Scientific classification
- Kingdom: Animalia
- Phylum: Arthropoda
- Class: Insecta
- Order: Odonata
- Infraorder: Anisoptera
- Family: Gomphidae
- Genus: Phanogomphus
- Species: P. quadricolor
- Binomial name: Phanogomphus quadricolor (Walsh, 1863)
- Synonyms: Gomphus quadricolor;

= Phanogomphus quadricolor =

- Genus: Phanogomphus
- Species: quadricolor
- Authority: (Walsh, 1863)
- Conservation status: LC
- Synonyms: Gomphus quadricolor

Species of dragonfly

Phanogomphus quadricolor, the rapids clubtail, is a species of dragonfly in the family Gomphidae. It is found in eastern North America. Its natural habitat is medium to large rivers. It is threatened by degrading habitat quality.

The name Rapids clubtail, comes from its look and habitats. rap·id /ˈrapəd/ means a fast-flowing and turbulent part of the course of a river. The Club tail comes from there tail looking like a club

This is a small dragonfly: 1.6 to 1.8 in in length. Adults have bluish-green eyes on a yellowish-green face.
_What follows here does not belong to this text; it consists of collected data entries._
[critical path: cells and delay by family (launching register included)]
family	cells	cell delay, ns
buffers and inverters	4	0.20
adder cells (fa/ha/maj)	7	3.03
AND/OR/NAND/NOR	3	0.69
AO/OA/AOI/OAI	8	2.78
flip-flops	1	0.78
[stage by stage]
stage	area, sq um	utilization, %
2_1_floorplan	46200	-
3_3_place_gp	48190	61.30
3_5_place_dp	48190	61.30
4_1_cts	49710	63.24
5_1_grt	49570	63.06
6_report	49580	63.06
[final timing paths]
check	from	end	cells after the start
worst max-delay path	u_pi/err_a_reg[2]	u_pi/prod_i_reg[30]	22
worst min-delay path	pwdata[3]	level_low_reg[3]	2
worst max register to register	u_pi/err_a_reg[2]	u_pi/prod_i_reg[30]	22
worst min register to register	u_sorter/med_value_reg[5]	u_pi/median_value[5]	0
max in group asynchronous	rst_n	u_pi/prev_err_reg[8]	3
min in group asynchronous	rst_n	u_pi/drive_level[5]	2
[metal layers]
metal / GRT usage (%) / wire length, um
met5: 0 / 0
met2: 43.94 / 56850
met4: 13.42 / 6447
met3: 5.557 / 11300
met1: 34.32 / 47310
--- config.mk ---
export PLATFORM = sky130hd
export DESIGN_NAME = marker_length_frame_parser
export DESIGN_NICKNAME = d
export VERILOG_FILES = /design/src/sv/mlfp_pkg.sv /design/src/sv/mlfp_parser.sv /design/src/sv/mlfp_out_fifo.sv /design/src/sv/marker_length_frame_parser.sv
export SDC_FILE = /design/constraint.sdc
export NUM_CORES = 1
export LEC_CHECK = 0
export BUFFER_PORTS_ARGS = -buffer_cell sky130_fd_sc_hd__buf_2
export CAP_MARGIN = 20
export CELL_PAD_IN_SITES_DETAIL_PLACEMENT = 1
export CELL_PAD_IN_SITES_GLOBAL_PLACEMENT = 2
export CORE_MARGIN = 2
export CORE_UTILIZATION = 40
export DETAILED_ROUTE_END_ITERATION = 10
export MAX_ROUTING_LAYER = met4
export PLACE_DENSITY_LB_ADDON = 0.1
export REMOVE_ABC_BUFFERS = 1
export SKIP_LAST_GASP = 1
export SYNTH_ARGS = -nofsm -noshare
export SYNTH_HDL_FRONTEND = slang
export SYNTH_SLANG_ARGS = --single-unit
--- constraint.sdc ---
create_clock -name i_clk -period 7.5 [get_ports i_clk]
set_input_delay 0.375 -clock i_clk [delete_from_list [all_inputs] [get_ports i_clk]]
set_output_delay 0.375 -clock i_clk [all_outputs]
set_load 0.02 [all_outputs]
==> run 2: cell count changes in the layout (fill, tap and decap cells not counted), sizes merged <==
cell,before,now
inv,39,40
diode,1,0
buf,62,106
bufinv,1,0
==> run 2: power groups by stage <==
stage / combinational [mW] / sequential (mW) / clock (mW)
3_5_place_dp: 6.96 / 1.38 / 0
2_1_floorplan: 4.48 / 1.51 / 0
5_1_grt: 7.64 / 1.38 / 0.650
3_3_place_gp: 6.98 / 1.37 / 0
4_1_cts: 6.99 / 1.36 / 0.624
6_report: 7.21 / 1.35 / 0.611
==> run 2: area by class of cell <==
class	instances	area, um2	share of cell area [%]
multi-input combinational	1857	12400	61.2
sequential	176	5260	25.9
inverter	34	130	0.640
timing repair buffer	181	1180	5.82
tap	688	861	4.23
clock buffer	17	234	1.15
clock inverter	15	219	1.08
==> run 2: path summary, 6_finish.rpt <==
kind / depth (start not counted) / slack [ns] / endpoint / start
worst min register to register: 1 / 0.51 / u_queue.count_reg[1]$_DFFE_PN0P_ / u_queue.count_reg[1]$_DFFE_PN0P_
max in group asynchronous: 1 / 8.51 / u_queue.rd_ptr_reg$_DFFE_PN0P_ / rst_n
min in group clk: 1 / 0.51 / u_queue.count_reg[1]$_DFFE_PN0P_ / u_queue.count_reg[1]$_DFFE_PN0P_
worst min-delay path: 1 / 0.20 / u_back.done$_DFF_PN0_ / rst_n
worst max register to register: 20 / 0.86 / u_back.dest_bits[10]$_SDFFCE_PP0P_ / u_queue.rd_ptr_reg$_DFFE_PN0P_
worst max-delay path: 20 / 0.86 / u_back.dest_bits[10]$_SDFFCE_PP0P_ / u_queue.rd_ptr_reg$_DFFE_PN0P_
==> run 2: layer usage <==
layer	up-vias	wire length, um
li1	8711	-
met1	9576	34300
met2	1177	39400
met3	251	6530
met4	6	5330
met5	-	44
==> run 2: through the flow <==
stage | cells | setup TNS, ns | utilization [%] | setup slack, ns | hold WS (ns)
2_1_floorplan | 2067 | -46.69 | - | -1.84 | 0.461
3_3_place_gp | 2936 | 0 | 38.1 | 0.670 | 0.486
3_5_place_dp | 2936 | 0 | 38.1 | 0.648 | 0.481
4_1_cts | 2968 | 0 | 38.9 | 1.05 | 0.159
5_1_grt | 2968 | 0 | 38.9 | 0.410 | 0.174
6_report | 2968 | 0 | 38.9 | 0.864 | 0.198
## config.mk

```make
export PLATFORM = sky130hd
export DESIGN_NAME = gepc_ctrl
export DESIGN_NICKNAME = d
export VERILOG_FILES = /design/src/design/gepc_pkg.sv /design/src/design/gepc_ctrl.sv
export SDC_FILE = /design/constraint.sdc
export NUM_CORES = 1
export LEC_CHECK = 0
export ABC_AREA = 1
export CAP_MARGIN = 20
export CORE_AREA = 2 2 39 41
export DETAILED_ROUTE_END_ITERATION = 6
export DIE_AREA = 0 0 41 43
export DONT_BUFFER_PORTS = 1
export SLEW_MARGIN = 10
export SYNTH_ARGS = -nofsm -noshare
export SYNTH_HDL_FRONTEND = slang
export SYNTH_SLANG_ARGS = --single-unit
```

## constraint.sdc

```tcl
create_clock -name aclk -period 1.5 [get_ports aclk]
set_input_delay 0.075 -clock aclk [delete_from_list [all_inputs] [get_ports aclk]]
set_output_delay 0.075 -clock aclk [all_outputs]
set_load 0.1 [all_outputs]
```

## src/design/gepc_pkg.sv

```systemverilog
// gepc_pkg: shared types and constants for the grid escape path counter
// used by gepc_dp, gepc_ctrl and grid_escape_path_counter
package gepc_pkg;

    localparam int BUDGET_W = 7;
    localparam int START_W  = 6;
    localparam int CFG_W    = 7;
    localparam int COUNT_W  = 30;
    localparam int SIZE_W   = 9;

    localparam logic [COUNT_W-1:0] PATH_MOD = 30'd1000000007;

    localparam logic [2:0] PHASE_UP    = 3'd0;
    localparam logic [2:0] PHASE_DOWN  = 3'd1;
    localparam logic [2:0] PHASE_LEFT  = 3'd2;
    localparam logic [2:0] PHASE_RIGHT = 3'd3;
    localparam logic [2:0] PHASE_LAST  = 3'd4;

    localparam logic REG_ROWS = 1'b0;
    localparam logic REG_COLS = 1'b1;

    typedef enum logic [2:0] {
        ST_IDLE,
        ST_DECIDE,
        ST_SWEEP,
        ST_FETCH,
        ST_CAPTURE,
        ST_DONE
    } state_t;

    typedef enum logic [1:0] {
        NB_ZERO,
        NB_ONE,
        NB_RAM
    } nb_kind_t;

    typedef struct packed {
        logic load;
        logic zero_res;
        logic sweep;
        logic fetch;
        logic capture;
        logic out_load;
    } cmd_t;

    typedef struct packed {
        logic bad_start;
        logic budget_zero;
        logic sweep_done;
        logic out_free;
    } status_t;

endpackage

```

## src/design/gepc_ctrl.sv

```systemverilog
// gepc_ctrl: controller state machine sequencing request, layer sweeps and result
// depends on gepc_pkg
module gepc_ctrl (
    input  logic              aclk,
    input  logic              aresetn,
    input  logic              s_tvalid,
    output logic              s_tready,
    input  gepc_pkg::status_t status,
    output gepc_pkg::cmd_t    cmd
);

    gepc_pkg::state_t state_reg, state_next;

    always_ff @(posedge aclk) begin
        if (!aresetn) begin
            state_reg <= gepc_pkg::ST_IDLE;
        end else begin
            state_reg <= state_next;
        end
    end

    always_comb begin
        state_next = state_reg;
        cmd        = '0;
        s_tready   = 1'b0;
        unique case (state_reg)
            gepc_pkg::ST_IDLE: begin
                s_tready = 1'b1;
                if (s_tvalid) begin
                    cmd.load   = 1'b1;
                    state_next = gepc_pkg::ST_DECIDE;
                end
            end
            gepc_pkg::ST_DECIDE: begin
                if (status.bad_start || status.budget_zero) begin
                    cmd.zero_res = 1'b1;
                    state_next   = gepc_pkg::ST_DONE;
                end else begin
                    state_next = gepc_pkg::ST_SWEEP;
                end
            end
            gepc_pkg::ST_SWEEP: begin
                cmd.sweep = 1'b1;
                if (status.sweep_done) begin
                    state_next = gepc_pkg::ST_FETCH;
                end
            end
            gepc_pkg::ST_FETCH: begin
                cmd.fetch  = 1'b1;
                state_next = gepc_pkg::ST_CAPTURE;
            end
            gepc_pkg::ST_CAPTURE: begin
                cmd.capture = 1'b1;
                state_next  = gepc_pkg::ST_DONE;
            end
            gepc_pkg::ST_DONE: begin
                if (status.out_free) begin
                    cmd.out_load = 1'b1;
                    state_next   = gepc_pkg::ST_IDLE;
                end
            end
            default: begin
                state_next = gepc_pkg::ST_IDLE;
            end
        endcase
    end

endmodule

```

==> results of run 1 <==
## what timing repair did
action	in CTS	in global routing
endpoints found under the hold margin	2	0
setup buffers	0	0
hold buffers	1	0
===== src/sfd_pkg.sv =====
// ----------------------------------------------------------------------------
// sfd_pkg
// Shared types, codes and helpers for the stuffed frame deframer.
// ----------------------------------------------------------------------------
package sfd_pkg;

   localparam int unsigned QUEUE_DEPTH = 4;

   localparam logic [7:0] CHAR_SLASH  = 8'h2F;
   localparam logic [7:0] CHAR_DOLLAR = 8'h24;
   localparam logic [7:0] BYTE_MASK   = 8'hFF;

   // position of the next byte within a frame
   localparam logic [2:0] POS_IDLE    = 3'd0;
   localparam logic [2:0] POS_OPCODE  = 3'd1;
   localparam logic [2:0] POS_TYPE    = 3'd2;
   localparam logic [2:0] POS_LENGTH  = 3'd3;
   localparam logic [2:0] POS_PAYLOAD = 3'd4;

   typedef enum logic {
      KIND_DATA   = 1'b0,
      KIND_STATUS = 1'b1
   } sfd_kind_type;

   typedef enum logic [1:0] {
      STATUS_GOOD   = 2'd0,
      STATUS_BADSUM = 2'd1,
      STATUS_SHORT  = 2'd2
   } sfd_status_type;

   typedef struct packed {
      logic [7:0] rx_byte;
      logic       frame_start;
      logic       frame_end;
   } sfd_req_type;

   typedef struct packed {
      sfd_kind_type   kind;
      logic [7:0]     data_byte;
      logic [7:0]     opcode_field;
      logic [7:0]     type_field;
      logic [7:0]     declared_length;
      sfd_status_type status;
      logic           last;
   } sfd_rsp_type;

   // one queued input transaction: one or two results
   typedef struct packed {
      logic        pair;
      sfd_rsp_type first;
      sfd_rsp_type second;
   } sfd_entry_type;

   function automatic sfd_rsp_type make_rsp(
      input sfd_kind_type   kind,
      input logic [7:0]     data,
      input logic [7:0]     opcode,
      input logic [7:0]     dtype,
      input logic [7:0]     length,
      input sfd_status_type status
   );
      sfd_rsp_type r;
      r.kind            = kind;
      r.data_byte       = data;
      r.opcode_field    = opcode;
      r.type_field      = dtype;
      r.declared_length = length;
      r.status          = status;
      r.last            = 1'b0;
      return r;
   endfunction

endpackage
The body has brownish-black and yellowish-green stripes and its wings are transparent.

Adults feed on small flying insects.

The aquatic larvae hatch in slow-moving pools.

Phanogomphus quadricolor was recently considered a member of the genus Gomphus, but in 2017 it became a member of the genus Phanogomphus when Phanogomphus was elevated from subgenus to genus rank.